Data Stage

Data Stage #

Types of Datasets #

Small Data vs. Big Data: generally, the threshold is “can a small team examine every single example in a reasonable time?”.

Small Data

  • Every record can be manually examined
  • Humans can label data
  • Clean (true and consistent) labels are critical
  • If the labels are inconsistent, it may be more worthy to fix that instead of collecting new data and overcomplicate a model

Big Data

  • Manual labeling is nearly impossible
  • Focus of data processes
  • but problems of rear events in Big Data are pretty similar to the problems of Small Data, where accurate labeling is critical

Unstructured Data

  • Humans can label more data
  • Data Augmentation more likely to be helpful

Structured Data

  • May be more difficult to obtain more data
  • Human labeling may not be possible

Examples #

Unstructured Structured
Small Data Manufacturing visual inspection from 100 training examples Housing price prediction based on square footage, etc. from 50 examples
Big Data Speech recognition from 50 million examples Online shopping recommendations for 1 million users

Label Consistency #

Techniques:

  • Standardizing: make an agreement between MLE, Subject Matter Experts and labelers. As well-defined as posible.
  • Merging Classes: sometimes it’s more productive to treat some classes as one (e.g. “small scratch” and “deep scratch” -> “scratch”)
  • Unknown/Borderline Class: introduce a separate class for ambiguous examples

To verify label consistency, the same data can be re-labeled by a few labelers or even by the same labeler after some time.

Ground Truth Definition #

It is critical to understand how is the Ground Truth defined. How objective it is?

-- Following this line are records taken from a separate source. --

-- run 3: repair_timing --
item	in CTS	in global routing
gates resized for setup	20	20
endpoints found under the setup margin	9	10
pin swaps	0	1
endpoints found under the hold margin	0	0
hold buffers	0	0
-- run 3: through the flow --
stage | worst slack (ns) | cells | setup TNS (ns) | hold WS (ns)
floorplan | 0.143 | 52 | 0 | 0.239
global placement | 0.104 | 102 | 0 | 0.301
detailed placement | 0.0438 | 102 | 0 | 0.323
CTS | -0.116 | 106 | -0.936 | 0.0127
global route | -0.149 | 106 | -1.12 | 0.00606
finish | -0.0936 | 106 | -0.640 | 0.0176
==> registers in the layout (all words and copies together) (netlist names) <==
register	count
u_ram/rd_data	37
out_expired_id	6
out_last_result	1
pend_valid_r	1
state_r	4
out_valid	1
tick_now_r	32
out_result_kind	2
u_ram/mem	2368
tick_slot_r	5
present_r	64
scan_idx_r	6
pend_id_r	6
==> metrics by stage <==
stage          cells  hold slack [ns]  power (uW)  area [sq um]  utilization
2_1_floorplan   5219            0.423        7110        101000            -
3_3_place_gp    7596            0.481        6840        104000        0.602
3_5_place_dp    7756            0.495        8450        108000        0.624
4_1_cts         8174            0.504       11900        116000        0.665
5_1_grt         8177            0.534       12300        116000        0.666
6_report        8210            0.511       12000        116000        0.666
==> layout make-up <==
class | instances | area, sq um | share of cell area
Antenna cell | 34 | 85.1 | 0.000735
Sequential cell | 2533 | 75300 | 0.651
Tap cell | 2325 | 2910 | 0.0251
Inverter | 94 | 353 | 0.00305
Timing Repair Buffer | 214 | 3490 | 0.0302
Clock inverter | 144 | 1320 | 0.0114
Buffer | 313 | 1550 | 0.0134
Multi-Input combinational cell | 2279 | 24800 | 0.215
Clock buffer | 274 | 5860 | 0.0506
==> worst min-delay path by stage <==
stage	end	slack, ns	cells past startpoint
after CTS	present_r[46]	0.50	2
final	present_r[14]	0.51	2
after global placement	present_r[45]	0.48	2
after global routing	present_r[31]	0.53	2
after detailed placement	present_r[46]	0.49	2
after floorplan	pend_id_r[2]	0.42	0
===== config.mk =====
export PLATFORM = sky130hd
export DESIGN_NAME = atg_cordic_stage
export DESIGN_NICKNAME = d
export VERILOG_FILES = /design/src/assert_macros.svh /design/src/atg_pkg.sv /design/src/atg_cordic_stage.sv
export SDC_FILE = /design/constraint.sdc
export NUM_CORES = 1
export LEC_CHECK = 0
export BUFFER_PORTS_ARGS = -buffer_cell sky130_fd_sc_hd__buf_2
export CAP_MARGIN = 20
export CORE_MARGIN = 5
export CORE_UTILIZATION = 50
export CTS_CLUSTER_DIAMETER = 30
export DETAILED_ROUTE_END_ITERATION = 7
export PLACE_DENSITY = 0.75
export SETUP_SLACK_MARGIN = 0.5
export SLEW_MARGIN = 10
export SYNTH_ARGS = -nofsm -noshare
export SYNTH_HDL_FRONTEND = slang
export SYNTH_SLANG_ARGS = --single-unit

===== constraint.sdc =====
create_clock -name i_clk -period 4.7 [get_ports i_clk]
set_input_delay 0.235 -clock i_clk [delete_from_list [all_inputs] [get_ports i_clk]]
set_output_delay 0.235 -clock i_clk [all_outputs]
set_load 0.01 [all_outputs]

When the GT is externally defined, HLP (Human Level Performance) gives an estimate of irreducable error. But if the GT is defined by a human’s decision, it is the algorithm accuracy is generally “how close it is to the human’s opinion”.

Obtain New Data #

The earlier you start to iterate through model training cycle - the better.

Brainstorm list of data sources:

Source Amount Cost Time
Owned 100 units $0 0
Crownsourced 1000 units $10000 14d
Pay for labels 100 units $6000 7d
Purchase data 1000 units $10000 1d
Don’t increase the dataset size more than 10x at a time. Otherwise, it can be really hard to predict how it will affect the model

Data Provenance and Data Linage #

Data Provenance: where the data comes from.
Data Linage: how to reproduce the same data through sequence of steps.